About this exercise:
From the entries below, say how many lines carry the word "copies", and give nothing but the number.

*** Extracted records Section Begins ***

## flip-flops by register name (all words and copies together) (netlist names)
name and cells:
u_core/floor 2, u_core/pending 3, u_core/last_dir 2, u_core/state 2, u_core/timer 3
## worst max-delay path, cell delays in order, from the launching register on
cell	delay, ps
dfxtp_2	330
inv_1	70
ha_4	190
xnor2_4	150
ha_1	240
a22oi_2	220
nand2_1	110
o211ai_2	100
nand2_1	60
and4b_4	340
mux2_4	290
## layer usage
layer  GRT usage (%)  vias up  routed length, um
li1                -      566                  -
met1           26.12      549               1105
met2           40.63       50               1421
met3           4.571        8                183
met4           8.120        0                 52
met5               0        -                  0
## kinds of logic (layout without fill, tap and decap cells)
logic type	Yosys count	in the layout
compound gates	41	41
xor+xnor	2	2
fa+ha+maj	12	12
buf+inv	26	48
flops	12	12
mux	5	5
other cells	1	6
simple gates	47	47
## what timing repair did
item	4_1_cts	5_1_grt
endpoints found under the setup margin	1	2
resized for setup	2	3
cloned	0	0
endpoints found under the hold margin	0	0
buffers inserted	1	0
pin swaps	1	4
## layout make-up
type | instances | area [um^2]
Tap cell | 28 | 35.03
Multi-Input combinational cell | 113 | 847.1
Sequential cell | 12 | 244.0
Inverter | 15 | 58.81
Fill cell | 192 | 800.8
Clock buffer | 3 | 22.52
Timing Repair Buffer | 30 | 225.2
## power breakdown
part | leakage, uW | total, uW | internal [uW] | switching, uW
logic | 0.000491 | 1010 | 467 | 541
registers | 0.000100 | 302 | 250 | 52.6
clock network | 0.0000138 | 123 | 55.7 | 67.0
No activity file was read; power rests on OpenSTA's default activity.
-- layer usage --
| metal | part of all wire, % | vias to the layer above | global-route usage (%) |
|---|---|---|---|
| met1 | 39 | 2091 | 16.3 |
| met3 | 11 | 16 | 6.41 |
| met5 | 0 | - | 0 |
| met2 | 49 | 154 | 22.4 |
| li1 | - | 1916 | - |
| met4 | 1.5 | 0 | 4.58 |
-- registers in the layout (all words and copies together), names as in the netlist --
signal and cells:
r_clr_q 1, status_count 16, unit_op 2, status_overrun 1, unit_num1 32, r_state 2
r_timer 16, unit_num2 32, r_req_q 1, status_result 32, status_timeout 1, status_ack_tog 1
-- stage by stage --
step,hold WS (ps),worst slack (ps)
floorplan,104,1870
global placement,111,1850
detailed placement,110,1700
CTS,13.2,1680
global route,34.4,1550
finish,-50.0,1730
==> config.mk <==
export PLATFORM = sky130hd
export DESIGN_NAME = mesh_egress_arbiter
export DESIGN_NICKNAME = d
export VERILOG_FILES = /design/src/rtl/mesh_egress_arbiter.sv
export SDC_FILE = /design/constraint.sdc
export NUM_CORES = 1
export LEC_CHECK = 0
export CAP_MARGIN = 20
export CELL_PAD_IN_SITES_DETAIL_PLACEMENT = 2
export CELL_PAD_IN_SITES_GLOBAL_PLACEMENT = 2
export CORE_AREA = 2 2 238 240
export CTS_BUF_LIST = sky130_fd_sc_hd__clkbuf_2 sky130_fd_sc_hd__clkbuf_4 sky130_fd_sc_hd__clkbuf_8
export DETAILED_ROUTE_END_ITERATION = 8
export DIE_AREA = 0 0 240 242
export DONT_BUFFER_PORTS = 1
export PLACE_DENSITY = 0.62
export SKIP_CTS_REPAIR_TIMING = 1
export SLEW_MARGIN = 0
export SYNTH_ARGS = -nofsm -noshare
export SYNTH_HDL_FRONTEND = slang
export SYNTH_SLANG_ARGS = --single-unit
==> constraint.sdc <==
create_clock -name clk -period 5.51 [get_ports clk]
set_input_delay 0.8265 -clock clk [delete_from_list [all_inputs] [get_ports clk]]
set_output_delay 0.8265 -clock clk [all_outputs]
set_load 0.005 [all_outputs]
==> src/rtl/mesh_egress_arbiter.sv <==
// mesh_egress_arbiter
//   Round-robin drain of the mesh terminal FIFOs into one registered
//   valid/ready stream. One-hot pop strobes are issued to the terminal
//   FIFOs. An optional burst allowance lets one terminal keep the grant
//   for up to BURST consecutive pops before the search rotates.
//
// Ports
//   clk        clock, rising edge
//   reset      asynchronous, active-high reset
//   enable     low blocks new pops; a held packet still drains
//   pndng      per-terminal FIFO head valid
//   data_out   per-terminal FIFO head, terminal i at [i*PCKG_SZ +: PCKG_SZ]
//   pop        one-hot pop strobe (combinational, no path from data_out)
//   m_valid    output register holds a packet
//   m_data     packet payload
//   m_src      source terminal index of the packet
//   m_ready    downstream accept
//   pkt_count  packets popped since reset, wraps modulo 2^32
module mesh_egress_arbiter #(
    parameter int ROWS    = 4,
    parameter int COLUMS  = 4,
    parameter int PCKG_SZ = 32,
    parameter int BURST   = 1,
    localparam int unsigned NTERM = ROWS * 2 + COLUMS * 2,
    localparam int IW = $clog2(NTERM)
) (
    input  logic                     clk,
    input  logic                     reset,
    input  logic                     enable,
    input  logic [NTERM-1:0]         pndng,
    input  logic [NTERM*PCKG_SZ-1:0] data_out,
    output logic [NTERM-1:0]         pop,
    output logic                     m_valid,
    output logic [PCKG_SZ-1:0]       m_data,
    output logic [IW-1:0]            m_src,
    input  logic                     m_ready,
    output logic [31:0]              pkt_count
);

    localparam int BW = $clog2(BURST + 1);

    typedef enum logic {IDLE, OWN} state_t;

    state_t        state, state_nx;
    logic [IW-1:0] owner, owner_nx;
    logic [IW-1:0] rr_ptr, rr_nx;
    logic [BW-1:0] burst_cnt, burst_nx;

    logic          can_accept;
    logic          allowed;
    logic          leave;
    logic          do_pop;
    logic [IW-1:0] gnt;
    logic [IW-1:0] base;
    logic [IW-1:0] pick;
    logic          found;

    assign can_accept = !m_valid || m_ready;
    assign allowed    = enable && can_accept && (|pndng);

    // A terminal leaving OWN is searched past, so it can only be re-picked last.
    assign base = (state == OWN) ? owner : rr_ptr;

    // Circular first-requester search starting at base+1.
    always_comb begin
        int unsigned idx;
        found = 1'b0;
        pick  = '0;
        for (int unsigned k = 1; k <= NTERM; k++) begin
            idx = 32'(base) + k;
            if (idx >= NTERM) begin
                idx = idx - NTERM;
            end
            if (!found && pndng[idx[IW-1:0]]) begin
                found = 1'b1;
                pick  = idx[IW-1:0];
            end
        end
    end

    always_comb begin
        state_nx = state;
        owner_nx = owner;
        burst_nx = burst_cnt;
        rr_nx    = rr_ptr;
        do_pop   = 1'b0;
        gnt      = pick;
        leave    = 1'b0;

        case (state)
            OWN: begin
                if (pndng[owner] && (burst_cnt < BW'(BURST))) begin
                    if (allowed) begin
                        do_pop   = 1'b1;
                        gnt      = owner;
                        burst_nx = burst_cnt + 1'b1;
                    end
                end else if (!pndng[owner] || allowed) begin
                    // Owner ran dry or used its allowance: release and
                    // fall through to a fresh selection this same cycle.
                    leave    = 1'b1;
                    rr_nx    = owner;
                    state_nx = IDLE;
                end
            end
            default: leave = 1'b1;
        endcase

        if (leave && allowed && found) begin
            do_pop   = 1'b1;
            gnt      = pick;
            owner_nx = pick;
            burst_nx = BW'(1);
            if (BURST > 1) begin
                state_nx = OWN;
            end else begin
                rr_nx = pick;
            end
        end
    end

    always_comb begin
        pop = '0;
        if (do_pop && !reset) begin
            pop[gnt] = 1'b1;
        end
    end

    always_ff @(posedge clk or posedge reset) begin
        if (reset) begin
            state     <= IDLE;
            owner     <= '0;
            burst_cnt <= '0;
            rr_ptr    <= IW'(NTERM - 1);
            m_valid   <= 1'b0;
            m_data    <= '0;
            m_src     <= '0;
            pkt_count <= '0;
        end else begin
            state     <= state_nx;
            owner     <= owner_nx;
            burst_cnt <= burst_nx;
            rr_ptr    <= rr_nx;
            if (do_pop) begin
                m_data    <= data_out[32'(gnt) * PCKG_SZ +: PCKG_SZ];
                m_src     <= gnt;
                m_valid   <= 1'b1;
                pkt_count <= pkt_count + 32'd1;
            end else if (m_valid && m_ready) begin
                m_valid <= 1'b0;
            end
        end
    end

endmodule

Word-level counts from Yosys, hierarchy flattened --
Cells that the tools add are included. W data, S select, Z words.
Cells by class: shift operators 1, muxes and demuxes 110, reductions and logical operators 51, equality and inequality tests 1, add/subtract/negate cells 34, $lt $le $gt $ge 36
Operator list (count):
- $shiftx A512 B10 Y32 | 1
- $mux W4 | 41
- $lt A4 B5 Y1 const B | 18
- $ge A5 B5 Y1 const B | 15
- $bmux W1 S4 | 17
- $sub A4 B1 Y4 const B | 16
- $mux W1 | 50
- $add A4 B4 Y5 const B | 8
- $add A32 B1 Y32 const B | 1
- $logic_and A1 B1 Y1 | 23
- $add A4 B3 Y5 const B | 4
- $logic_not A1 Y1 | 18
- $mux W16 | 1
- $reduce_or A16 Y1 | 1
- $add A4 B2 Y5 const B | 2
- $reduce_bool A2 Y1 | 5
- $add A4 B5 Y6 const B | 1
- $ge A6 B5 Y1 const B | 1
- $reduce_and A3 Y1 | 2
- $add A4 B1 Y5 const B | 1
- $demux W1 S4 | 1
- $ge A4 B1 Y1 const B | 1
- $logic_or A1 B1 Y1 | 2
- $ne A2 B1 Y1 const B | 1
- other kinds (2) | 2
Storage, ports and cells: flip-flop bits (word level) 79, output and inout port bits 85, logic and storage cells 241

Logic depth before layout (Yosys ltp) --
depth in word-level cells 61, depth in mapped cells 22, mapped depth without buffers 16

Worst setup path before layout --
Ideal clock, no wire load.
path type reg-to-output, from reg owner[1], to out pop[11], arrival 5.132 ns, required time 4.683 ns, stages on the path, launching flop included 21, path slack -0.448 ns, path through dfrtp_1 > clkbuf_1 > mux2i_1 > buf_2 > inv_2 > ha_1 > and3_1 > nor3_1 > or2_2 > mux4_2 > a211o_1 > clkbuf_1 > a2bb2oi_1 > o32ai_1 > a32oi_2 > a31oi_4 > buf_4 > buf_2 > buf_1 > nand4_1 > nor2_1
On the way: longest elaborated chain between the ends 61, elaborated cells on any way between the ends 183
Ends and longest elaborated chain:
- start, declared | RTL line 45 | logic [IW-1:0] owner, owner_nx;
- start signal, assigned | RTL line 141 | owner <= owner_nx;
- $mux W4 | RTL line 62 | assign base = (state == OWN) ? owner : rr_ptr;
- $add A4 B1 Y5 | RTL line 70 | idx = 32'(base) + k;
- $sub A4 B1 Y4 or $ge A5 B5 Y1 (tied branches) | RTL line 72, 71
- $mux W4 | RTL line 71 | if (idx >= NTERM) begin
- $bmux W1 S4 | RTL line 74 | if (!found && pndng[idx[IW-1:0]]) begin
- $mux W1 (implied by the code) | RTL line 74
- $mux W1 | RTL line 74
- $logic_not A1 Y1 | RTL line 74
- [45 not listed]
- $mux W4 | RTL line 92 | if (pndng[owner] && (burst_cnt < BW'(BURST))) begin
- $mux W4 | RTL line 90 | case (state)
- $mux W4 | RTL line 109 | if (leave && allowed && found) begin
- $lt A4 B5 Y1 (implied by the code) or $ge A4 B1 Y1 (tied branches) | RTL line 125 | pop[gnt] = 1'b1;
- $logic_and A1 B1 Y1 (implied by the code) | RTL line 125
- $mux W1 (implied by the code) | RTL line 125
- $demux W1 S4 | RTL line 125
- $mux W16 * | RTL line 124 | if (do_pop && !reset) begin
- end, declared | RTL line 32 | output logic [NTERM-1:0] pop,
Every way passes the cells marked *; elsewhere a longest branch is shown, timed or not. The select of a mux whose other input is x is not followed.

Final worst setup path --
from reg state, to out pop[1]
On the way: longest elaborated chain between the ends 61, elaborated cells on any way between the ends 175
Ends and longest elaborated chain:
- start, declared | RTL line 44 | state_t state, state_nx;
- start signal, assigned | RTL line 140 | state <= state_nx;
- $mux W4 | RTL line 62
- $add A4 B1 Y5 | RTL line 70
- $sub A4 B1 Y4 or $ge A5 B5 Y1 (tied branches) | RTL line 72, 71
- $mux W4 | RTL line 71
- $bmux W1 S4 | RTL line 74
- $mux W1 (implied by the code) | RTL line 74
- $mux W1 | RTL line 74
- $logic_not A1 Y1 | RTL line 74
- [45 not listed]
- $mux W4 | RTL line 92
- $mux W4 | RTL line 90
- $mux W4 | RTL line 109
- $lt A4 B5 Y1 (implied by the code) or $ge A4 B1 Y1 (tied branches) | RTL line 125
- $logic_and A1 B1 Y1 (implied by the code) | RTL line 125
- $mux W1 (implied by the code) | RTL line 125
- $demux W1 S4 | RTL line 125
- $mux W16 * | RTL line 124
Marked as above.

==> results.md <==
* Status: finished, violations left
* Failing checks: negative setup slack
* FF-to-FF path depth at 20
* All-Layer GR Usage at 0.234
* Setup crit start kind: flop
* Pin count of the biggest net entering global routing at between 50 and 60
* Crit-path cells: buf_12, mux2i_4, buf_6, mux2i_1, mux4_2, mux2i_4, or4_4, buf_4, nor4_4, o211ai_1, a32oi_2, buf_4, a31o_4, buf_6, nand4_1, nor2_1
* Vias in the first global route at between 10000 and 15000
* Synth Area per Inst at slightly above 9 sq um
* CP peak stage delay at 0.58 ns
* Kind of critical path: flop to primary output
* DIE AREA at 58100 sq um
* Unique masters post-synth at 73
* Tcrit/Tclk final at 1.05
* Slowest-stage cell, CP: or4_4
* Ys flop type: dfrtp_1
* Syn_nets at roughly 1700
* Insertion delay to the later sink of the worst-skew pair at around 0.43 ns
* Global-route wire length before repair at between 90 and 100 mm
* Fmax at about 170 MHz
* Number of synthesized flops with an enable pin at 0
* Post-synth ARST share at 1.00
* CTS tree: yes
* Placed cells at about 2100
* Initial cell density of the core at 0.191
* Commonest non-fill, non-tap cell in the layout: buf_4
* Post-synthesis register bit count at between 70 and 80
* Overflow after GRT at 0
* Final instance area at between 15000 and 20000 sq um
* Final nets at between 1500 and 2000
* Multi-input logic area at between 9000 and 10000 sq um
* Layout cells sized above 1 at 0.406
* # rows at 87
* Die W at between 200 and 250 um
* Post-Syn Area at roughly 11000 sq um
* Final Hold Vio Count at 0
* Worst clock skew at 0.0126 ns
* Root buf cell: clkbuf_8
* H-tree depth at 3
* Slew Viols, Final at 0
* Routed vias/inst at around 5.4
* Clk slew on worst S/H paths at approximately 0.11 ns
* Filler cell count at about 6300
* Post-route ant nets at 0
* Placed inst area at around 13000 sq um
* Worst path required time at around 4.7 ns
* DP Wirelength at 59.5 mm
* Yosys warnings at 0
* Hold WC Path Type: input pin to async pin
* Layout area overhead at 46.2%
* 1st-iter DRT viols at between 600 and 700
* Clock tree sinks at between 70 and 80
* IO Count at 617
* Worst Path Max Fanout at 16
* WL/cell at about 34 um
* Number of buffers created by CTS at 9
* DP Worst Slack at -0.844 ns
* Final wirelength at around 74 mm
* Most frequent cells in the layout: 258 x buf_4, 195 x mux2i_1, 74 x dfrtp_1
* Tmin final at 5.80 ns
* Syn Inst Count at ~1200
* I/O Buffers at 0
* DRT Pass-1 Iters at 5
* DRC at 0
* Setup Viol. Count Final at 22
* RSZ-0062 raised after global routing: yes
* Finished Layout Cells at 2187
* Number of antenna violations at the first check in global routing at 36
* CTS Buffer Depth at 2
* Sequential Area at between 1500 and 2000 sq um
* Crit path DAT at slightly below 5 ns
* CP Capture Type: primary output
* Die height at between 200 and 250 um
* GPL Wtd Cong at just over 0.9
* Worst Tran Pin Value at 0.916 ns
* Core ar. at ~56000 sq um
* Sequential area share after synthesis at 0.186
* Max-cap violations at 0
* Final WS setup at -0.289 ns
* Worst slew margin at 0.385
* DR vias at around 12000
cell usage after synthesis, types with 29 or more instances:
cell type | count | area [sq um]
a211o_1 | 31 | 272
a211oi_1 | 36 | 270
a31oi_1 | 31 | 194
and2_1 | 33 | 206
clkbuf_1 | 57 | 214
dfrtp_1 | 75 | 1880
mux2_1 | 42 | 473
mux2_2 | 38 | 428
mux2i_1 | 214 | 2140
mux4_2 | 29 | 653
nand2_1 | 42 | 158
nor2_1 | 78 | 293
nor4_1 | 58 | 363
or3_1 | 29 | 181
xnor2_1 | 38 | 333
layout make-up:
class	instances	share of cell area
inverters	12	0.00322
diodes	19	0.00305
multi-input cells	977	0.593
clock inverters	6	0.00627
flip-flops and latches	79	0.127
clock buffers	10	0.00884
repair buffers	328	0.198
well taps	756	0.0608
critical path, delay by kind of cell, from the launching register on:
family | cells | cell delay [ns]
flip-flops | 1 | 0.50
multiplexers | 4 | 1.19
AND/OR/NAND/NOR | 4 | 1.33
buffers and inverters | 5 | 0.89
AO/OA/AOI/OAI | 3 | 0.63
state kept, by name, summed over array words and instances (netlist names):
register / cells
pkt_count: 32
m_data: 32
m_src: 4
m_valid: 1
burst_cnt: 1
state: 1
rr_ptr: 4
owner: 4
through the flow:
step                      hold WS, ns  TNS, ns   util
after detailed placement        0.493   -13.59  0.240
final                           0.279    -3.17  0.279
after CTS                       0.272   -24.09  0.244
after floorplan                 0.457        0      -
after global routing            0.276   -10.88  0.279
after global placement          0.486   -17.17  0.240
cells by family (layout without fill, tap and decap cells):
logic type / count (synthesis) / after routing / share of synthesized area
adders and majority gates: 8 / 8 / 0.00940
other: 0 / 19 / 0
muxes: 328 / 328 / 0.357
buffers and inverters: 117 / 356 / 0.0499
xor gates and xnor gates: 43 / 43 / 0.0385
AOI/OAI and AO/OA: 252 / 252 / 0.187
DFF: 79 / 79 / 0.186
and+or+nand+nor: 346 / 346 / 0.172
routing by layer:
layer / global-route usage / wire (um) / vias up
met5: 0 / 199 / -
met4: 0.0864 / 3370 / 30
met3: 0.0529 / 4280 / 136
met2: 0.428 / 38300 / 465
met1: 0.262 / 27700 / 6098
li1: - / - / 5140
final timing paths:
kind	startpoint	endpoint	slack (ns)
worst max-delay path	state	pop[1]	-0.29
worst min-delay path	reset	m_data[6]	0.28
worst max register to register	state	m_data[14]	-0.08
worst min register to register	burst_cnt	burst_cnt	0.51
max in group asynchronous	reset	state	4.10
min in group clk	burst_cnt	burst_cnt	0.51
Power is not shown: default switching activity piles up to over one toggle a cycle in this logic, so the estimate is an artifact.
--- src/rtl/seven_seg_scan_ctrl.sv ---
`default_nettype none
// ============================================================================
// Module   : seven_seg_scan_ctrl
// Purpose  : Multiplexed common-anode 7-seg scanner, one shared hex decoder.
//            Optional macro LEADING_ZERO_BLANK_EN suppresses leading zeros.
// Revision : 1.0  initial release
// ============================================================================
module seven_seg_scan_ctrl #(
  parameter int NUM_DIGITS   = 4,
  parameter int SHOW_CYCLES  = 50000,
  parameter int BLANK_CYCLES = 500
) (
  input  logic                    clk,
  input  logic                    reset,
  input  logic [4*NUM_DIGITS-1:0] value_in,
  input  logic [NUM_DIGITS-1:0]   dp_in,
  input  logic [NUM_DIGITS-1:0]   digit_en,
  input  logic                    load,
  output logic                    load_ack,
  output logic [3:0]              hex_out,
  output logic [NUM_DIGITS-1:0]   anode_n,
  output logic                    dp_n,
  output logic                    frame_done
);

  localparam int MAX_CYCLES = (SHOW_CYCLES > BLANK_CYCLES) ? SHOW_CYCLES : BLANK_CYCLES;
  localparam int CNT_W      = (MAX_CYCLES > 1) ? $clog2(MAX_CYCLES) : 1;
  localparam int IDX_W      = $clog2(NUM_DIGITS);

  localparam logic [CNT_W-1:0] SHOW_LAST  = CNT_W'(SHOW_CYCLES - 1);
  localparam logic [CNT_W-1:0] BLANK_LAST = CNT_W'(BLANK_CYCLES - 1);
  localparam logic [IDX_W-1:0] IDX_LAST   = IDX_W'(NUM_DIGITS - 1);

  localparam logic [0:0] ST_BLANK = 1'b0;
  localparam logic [0:0] ST_SHOW  = 1'b1;

  logic [0:0]              state;
  logic [CNT_W-1:0]        cnt;
  logic [IDX_W-1:0]        idx;
  logic [4*NUM_DIGITS-1:0] staging_val;
  logic [NUM_DIGITS-1:0]   staging_dp;
  logic [4*NUM_DIGITS-1:0] shadow_val;
  logic [NUM_DIGITS-1:0]   shadow_dp;
  logic                    pending;
  logic [NUM_DIGITS-1:0]   suppress;
  logic                    frame_end;
  logic                    lit;

  assign frame_end = (state == ST_SHOW) && (cnt == SHOW_LAST) && (idx == IDX_LAST);
  assign lit       = (state == ST_SHOW) && digit_en[idx] && !suppress[idx];

`ifdef LEADING_ZERO_BLANK_EN
  logic zero_run;

  // Walk down from the most significant digit; a lit decimal point keeps a zero digit visible.
  always_comb begin
    zero_run = 1'b1;
    suppress = '0;
    for (int i = NUM_DIGITS - 1; i > 0; i--) begin
      zero_run    = zero_run && (shadow_val[4*i +: 4] == 4'h0);
      suppress[i] = zero_run && !shadow_dp[i];
    end
  end
`else
  assign suppress = '0;
`endif

  always_ff @(posedge clk) begin
    if (reset) begin
      state <= ST_BLANK;
      cnt   <= '0;
      idx   <= '0;
    end else if (state == ST_BLANK) begin
      if (cnt == BLANK_LAST) begin
        state <= ST_SHOW;
        cnt   <= '0;
      end else begin
        cnt <= cnt + 1'b1;
      end
    end else begin
      if (cnt == SHOW_LAST) begin
        state <= ST_BLANK;
        cnt   <= '0;
        idx   <= (idx == IDX_LAST) ? '0 : idx + 1'b1;
      end else begin
        cnt <= cnt + 1'b1;
      end
    end
  end

  // A load landing on the frame-end edge bypasses staging so it is not lost for a frame.
  always_ff @(posedge clk) begin
    if (reset) begin
      staging_val <= '0;
      staging_dp  <= '0;
      shadow_val  <= '0;
      shadow_dp   <= '0;
      pending     <= 1'b0;
      load_ack    <= 1'b0;
      frame_done  <= 1'b0;
    end else begin
      frame_done <= frame_end;
      if (load) begin
        staging_val <= value_in;
        staging_dp  <= dp_in;
      end
      if (frame_end) begin
        pending <= 1'b0;
        if (load) begin
          shadow_val <= value_in;
          shadow_dp  <= dp_in;
          load_ack   <= 1'b1;
        end else if (pending) begin
          shadow_val <= staging_val;
          shadow_dp  <= staging_dp;
          load_ack   <= 1'b1;
        end else begin
          load_ack <= 1'b0;
        end
      end else begin
        load_ack <= 1'b0;
        if (load) begin
          pending <= 1'b1;
        end
      end
    end
  end

  // hex_out is refreshed one cycle into BLANK so a frame-boundary commit is already visible.
  always_ff @(posedge clk) begin
    if (reset) begin
      anode_n <= '1;
      dp_n    <= 1'b1;
      hex_out <= 4'h0;
    end else begin
      anode_n <= lit ? ~(NUM_DIGITS'(1) << idx) : '1;
      dp_n    <= lit ? ~shadow_dp[idx] : 1'b1;
      if ((state == ST_BLANK) && (cnt == '0)) begin
        hex_out <= shadow_val[{idx, 2'b00} +: 4];
      end
    end
  end

endmodule
`default_nettype wire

*** Extracted records Section Ends ***

Output for this exercise:
2